Wednesday, February 17, 2010

The Bionic Woman; Verne (Jules) in Reverse; I have a beef to pick with the end of the world

Ginger is in the middle of getting upgrades (no, I won't make reference to cosmetic surgery), and I've taken to thinking of the process as what they did to Jaime Somers in the Bionic Woman. Fitter, Better, Smarter, Stronger. My preference is to think about the short-lived remake rather than the original (I have a thing for that Michelle Ryan-- rowrrr!).
I watched the technicians for a bit, dismantling plexi-glass, mountings... but when they pulled out the drills I had to leave. It was all a bit too intimate. Like watching major surgery on a relative. In just over 24 hours Ginger will be up and running again with new features and doo-hickeys (yes, that is a technical term) that hopefully won't take long to adjust to. It was odd to not have access to Ginger the whole day, like ghost limb syndrome or something. So I wandered over to the bookstore and did a thorough check on my only section (Graphica, which, due to the hectic nature of TPPress of late, I haven't taken care of properly). When I came back later in the afternoon, the Techs were gone, off to Village Books to help the operator fix a few glitches on her machine. This gave me an opportunity to quietly work on more book design projects, have a meeting with an author I'm excited to be working with (more details as they unfold), catch up on Twitter and find myself being followed (on Twitter, not in real life) by rising literary star Nick Harkaway . Cool.

Jules Verne. Several weeks ago I received an email from J. who politely asked me if I could print the book attached to the link below his sentence.

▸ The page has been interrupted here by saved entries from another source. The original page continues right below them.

### config.mk
export PLATFORM = sky130hd
export DESIGN_NAME = prim_rom_arb
export DESIGN_NICKNAME = d
export VERILOG_FILES = /design/src/rtl/prim_rom_arb.sv
export SDC_FILE = /design/constraint.sdc
export NUM_CORES = 1
export LEC_CHECK = 0
export BUFFER_PORTS_ARGS = -buffer_cell sky130_fd_sc_hd__buf_2
export CORE_ASPECT_RATIO = 1.1
export CORE_MARGIN = 4
export CORE_UTILIZATION = 24
export CTS_CLUSTER_SIZE = 16
export DETAILED_ROUTE_END_ITERATION = 16
export PLACE_DENSITY = 0.78
export SYNTH_ARGS = -nofsm -noshare
export SYNTH_HDL_FRONTEND = slang
export SYNTH_SLANG_ARGS = --single-unit
### constraint.sdc
create_clock -name clk_i -period 0.9 [get_ports clk_i]
set_input_delay 0.135 -clock clk_i [delete_from_list [all_inputs] [get_ports clk_i]]
set_output_delay 0.135 -clock clk_i [all_outputs]
set_load 0.01 [all_outputs]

I did and was very surprised by what was there: "Journey to the Center of the Earth". So what? you might say? It's in Hebrew. Printed in 1878. Published in Poland, rebound in the 1950s in Charlestown, Mass., ultimately residing in the Harvard University library. Wow. After several emails back and forth, I contacted Google, who O.K'd the one-off printing.
But I was feeling cocky. I told J. that not only would I make the book for him, I would print it in the Hebrew fashion (Hebrew is read from right to left). So after a couple of weeks of dabbling, I managed to make it. You'll notice two books in the photo below, and that's because during the process J. wanted me to print "20,000 Leagues Under the Sea", in Hebrew, from 1878. The original scans were a tad spotty, the Hebrew type was a bit small, but for a scholar, easy access to a work like this more than makes up for the roughness of the PDF.

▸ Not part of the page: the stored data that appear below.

## src/rtl/fft_sequencer.sv

```systemverilog
// fft_sequencer: stage/butterfly issue sequencer for a radix-2 FFT datapath.
// Issues 2^(L-1) butterflies per stage over L stages. After each stage it
// waits PIPE_DEPTH cycles for the butterfly pipeline to drain. It also
// tracks datapath overflow per stage to produce a block scaling exponent.
// Optional feature macro: FFT_SEQ_TIMEOUT_EN. When it is defined, 256
// consecutive stalled RUN cycles abort the run to ERR.
//
//   state | meaning
//   IDLE  | waiting for fft_start_i
//   CHECK | validating the latched log2 length
//   RUN   | issuing butterflies of the current stage
//   DRAIN | waiting PIPE_DEPTH cycles for the pipeline to empty
//   DONE  | one-cycle completion pulse
//   ERR   | one-cycle error pulse (bad length or stall timeout)
module fft_sequencer #(
  parameter int FFT_MAX_LENGTH_LOG2 = 12,
  parameter int PIPE_DEPTH          = 4
) (
  input  logic                           clk_i,
  input  logic                           reset_n_i,
  input  logic                           fft_start_i,
  input  logic                           fft_reset_i,
  input  logic [11:0]                    fft_length_log2_i,
  input  logic                           bfly_ready_i,
  input  logic                           bfly_ovf_i,
  output logic                           bfly_valid_o,
  output logic [3:0]                     stage_o,
  output logic [FFT_MAX_LENGTH_LOG2-2:0] bfly_idx_o,
  output logic                           fft_busy_o,
  output logic                           fft_done_o,
  output logic                           fft_error_o,
  output logic                           overflow_detect_o,
  output logic [3:0]                     scale_exp_o
);

  localparam int IW = FFT_MAX_LENGTH_LOG2 - 1;

  localparam logic [2:0] S_IDLE  = 3'd0;
  localparam logic [2:0] S_CHECK = 3'd1;
  localparam logic [2:0] S_RUN   = 3'd2;
  localparam logic [2:0] S_DRAIN = 3'd3;
  localparam logic [2:0] S_DONE  = 3'd4;
  localparam logic [2:0] S_ERR   = 3'd5;

  localparam logic [3:0] DRAIN_LOAD = 4'(PIPE_DEPTH - 1);

  logic [2:0]    state;
  logic [2:0]    state_nxt;
  logic [11:0]   len_log2;
  logic [3:0]    stage;
  logic [3:0]    stage_last;
  logic [IW-1:0] idx;
  logic [IW-1:0] idx_last;
  logic [3:0]    drain_cnt;
  logic          ovf_sticky;
  logic          stage_mark;
  logic [3:0]    scale_exp;
  logic          len_bad;
  logic          tmo_hit;

  // Limits derived from the latched length; only meaningful once CHECK passed.
  assign idx_last   = IW'((32'd1 << (len_log2 - 12'd1)) - 32'd1);
  assign stage_last = len_log2[3:0] - 4'd1;
  assign len_bad    = (len_log2 < 12'd3) || (len_log2 > 12'(FFT_MAX_LENGTH_LOG2));

`ifdef FFT_SEQ_TIMEOUT_EN
  logic [7:0] tmo_cnt;

  // Stall watchdog: counts down over consecutive not-ready RUN cycles.
  always_ff @(posedge clk_i or negedge reset_n_i) begin
    if (!reset_n_i)
      tmo_cnt <= 8'hFF;
    else if (state != S_RUN || bfly_ready_i || fft_reset_i)
      tmo_cnt <= 8'hFF;
    else if (tmo_cnt != 8'd0)
      tmo_cnt <= tmo_cnt - 8'd1;
  end

  assign tmo_hit = (state == S_RUN) && !bfly_ready_i && (tmo_cnt == 8'd0);
`else
  assign tmo_hit = 1'b0;
`endif

  // Next-state decode; the synchronous abort overrides every other event.
  always_comb begin
    state_nxt = state;
    case (state)
      S_IDLE:  if (fft_start_i) state_nxt = S_CHECK;
      S_CHECK: state_nxt = len_bad ? S_ERR : S_RUN;
      S_RUN: begin
        if (tmo_hit)
          state_nxt = S_ERR;
        else if (bfly_ready_i && (idx == idx_last))
          state_nxt = S_DRAIN;
      end
      S_DRAIN: begin
        if (drain_cnt == 4'd0)
          state_nxt = (stage == stage_last) ? S_DONE : S_RUN;
      end
      S_DONE:  state_nxt = S_IDLE;
      S_ERR:   state_nxt = S_IDLE;
      default: state_nxt = S_IDLE;
    endcase
    if (fft_reset_i)
      state_nxt = S_IDLE;
  end

  // State register.
  always_ff @(posedge clk_i or negedge reset_n_i) begin
    if (!reset_n_i)
      state <= S_IDLE;
    else
      state <= state_nxt;
  end

  // Length latch, stage/idx counters, drain timer and overflow bookkeeping.
  always_ff @(posedge clk_i or negedge reset_n_i) begin
    if (!reset_n_i) begin
      len_log2   <= '0;
      stage      <= '0;
      idx        <= '0;
      drain_cnt  <= '0;
      ovf_sticky <= 1'b0;
      stage_mark <= 1'b0;
      scale_exp  <= '0;
    end else if (fft_reset_i) begin
      // scale_exp deliberately survives an abort
      stage      <= '0;
      idx        <= '0;
      drain_cnt  <= '0;
      stage_mark <= 1'b0;
    end else begin
      case (state)
        S_IDLE: begin
          if (fft_start_i) begin
            len_log2   <= fft_length_log2_i;
            ovf_sticky <= 1'b0;
            stage_mark <= 1'b0;
            scale_exp  <= '0;
          end
        end
        S_CHECK: begin
          stage <= '0;
          idx   <= '0;
        end
        S_RUN: begin
          if (bfly_ovf_i) begin
            ovf_sticky <= 1'b1;
            stage_mark <= 1'b1;
          end
          if (bfly_ready_i) begin
            idx <= idx + IW'(1);
            if (idx == idx_last)
              drain_cnt <= DRAIN_LOAD;
          end
        end
        S_DRAIN: begin
          if (bfly_ovf_i)
            ovf_sticky <= 1'b1;
          if (drain_cnt != 4'd0) begin
            drain_cnt <= drain_cnt - 4'd1;
            if (bfly_ovf_i)
              stage_mark <= 1'b1;
          end else begin
            // overflow seen in the very last drain cycle still marks this stage
            stage_mark <= 1'b0;
            if ((stage_mark || bfly_ovf_i) && (scale_exp != 4'hF))
              scale_exp <= scale_exp + 4'd1;
            if (stage != stage_last) begin
              stage <= stage + 4'd1;
              idx   <= '0;
            end
          end
        end
        default: ;
      endcase
    end
  end

  assign bfly_valid_o      = (state == S_RUN);
  assign stage_o           = stage;
  assign bfly_idx_o        = idx;
  assign fft_busy_o        = (state != S_IDLE);
  assign fft_done_o        = (state == S_DONE);
  assign fft_error_o       = (state == S_ERR);
  assign overflow_detect_o = (state == S_DONE) && ovf_sticky;
  assign scale_exp_o       = scale_exp;

endmodule

```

Post-apocalyptic this, Post-apocalyptic that.
O.K., great. another SF trope is being embraced on a large scale. "The Road" by Cormac McCarthy is but one example of the hot new trend in literature: _____ - Apocalypse (Post-, Zombie-, Vampire-, Barbie-). And this article chronicles the increasing speed that YA publishers and their readers are eating up the books.

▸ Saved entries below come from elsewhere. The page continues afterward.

### src/rtl/grant_scheduler_pkg.sv
// -----------------------------------------------------------------------------
// grant_scheduler_pkg
// Shared definitions for the round-robin grant scheduler:
//   - state_e     : arbiter FSM states (IDLE, BUSY, RELEASE)
//   - IDX_W/VEC_W : width of the binary grant index and of the request vector
//   - CNT_W       : width of the saturating hold counter
//   - valid_mask  : mask of the requester bits that take part in arbitration
// -----------------------------------------------------------------------------
package grant_scheduler_pkg;

  localparam int IDX_W = 4;
  localparam int VEC_W = 16;
  localparam int CNT_W = 8;

  typedef enum logic [1:0] {
    IDLE    = 2'd0,
    BUSY    = 2'd1,
    RELEASE = 2'd2
  } state_e;

  // Bits 0..n-1 set; requesters at index n and above never compete.
  function automatic logic [VEC_W-1:0] valid_mask(input int n);
    logic [VEC_W-1:0] m;
    m = '0;
    for (int i = 0; i < VEC_W; i++) begin
      if (i < n) m[i] = 1'b1;
    end
    return m;
  endfunction

endpackage

### src/rtl/grant_scheduler_if.sv
// -----------------------------------------------------------------------------
// grant_scheduler_if
// Request/grant bundle between the requesting blocks and the scheduler.
//   enable    : requester side -> scheduler, allows new grants
//   req       : per-requester request levels
//   done      : single-cycle release pulse from the current owner
//   gnt       : one-hot grant
//   gnt_idx   : binary index of the granted requester
//   gnt_valid : a grant is held
//   timeout   : one-cycle pulse when a grant is force-released
//   hold_cnt  : cycles the current grant has been held (saturating)
// modport master : requester side; modport slave : scheduler side.
// -----------------------------------------------------------------------------
interface grant_scheduler_if;
  import grant_scheduler_pkg::*;

  logic             enable;
  logic [VEC_W-1:0] req;
  logic             done;
  logic [VEC_W-1:0] gnt;
  logic [IDX_W-1:0] gnt_idx;
  logic             gnt_valid;
  logic             timeout;
  logic [CNT_W-1:0] hold_cnt;

  modport master (
    output enable, req, done,
    input  gnt, gnt_idx, gnt_valid, timeout, hold_cnt
  );

  modport slave (
    input  enable, req, done,
    output gnt, gnt_idx, gnt_valid, timeout, hold_cnt
  );

endinterface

My problem is that most of these are not Post-Apocalyptic (dictionary: predicting or presaging imminent disaster and total or universal destruction.). Now I can see, growing up in the 1980s that Post-Apocalyptic referred to a Nuclear exchange, which would bring about the dictionary definition above, but the vast bulk of books being published don't fit the bill.
Ahhh! An EMP pulse destroys all electronics! Post-Apocalyptic!
An earthquake destroys most Californian cities! Post-Apocalyptic!
Vampires come out of the dark and battle humans! Post-Apocalyptic!...
Not really. Ok, maybe the last one is close. I think we need to refer to most of these books as Post-Society novels. The deconstruction of societal norms does not an Apocalypse make. Even global events don't neatly qualify as Apocalyptic conditions.
I'm a big believer in talking about writing in the correct way, and even scholars make the mistake of talking 'genre' when they should be talking 'technique.' It's a meme-thing: once 'genre' slips out of a person's mouth, the people in the room shift in their seats and develop walls (even at SF & Fantasy conventions this occurs); it becomes a 'which genre is better' dialogue and nobody ever learns anything.
The point I'm always making is that the hottest writers out there (including Mr. McCarthy) are hot because they are breaking the pre-established literary divisions by using any tool in the writer's kit-bag to tell their story. In the case of "The Road", McCarthy realized that he needed the elements of a 'dystopian/apocalyptic', dare I say it, Post-societal story, to get to the essence of the emotional reactions he needed from his characters, and to properly address the themes he was ruminating upon.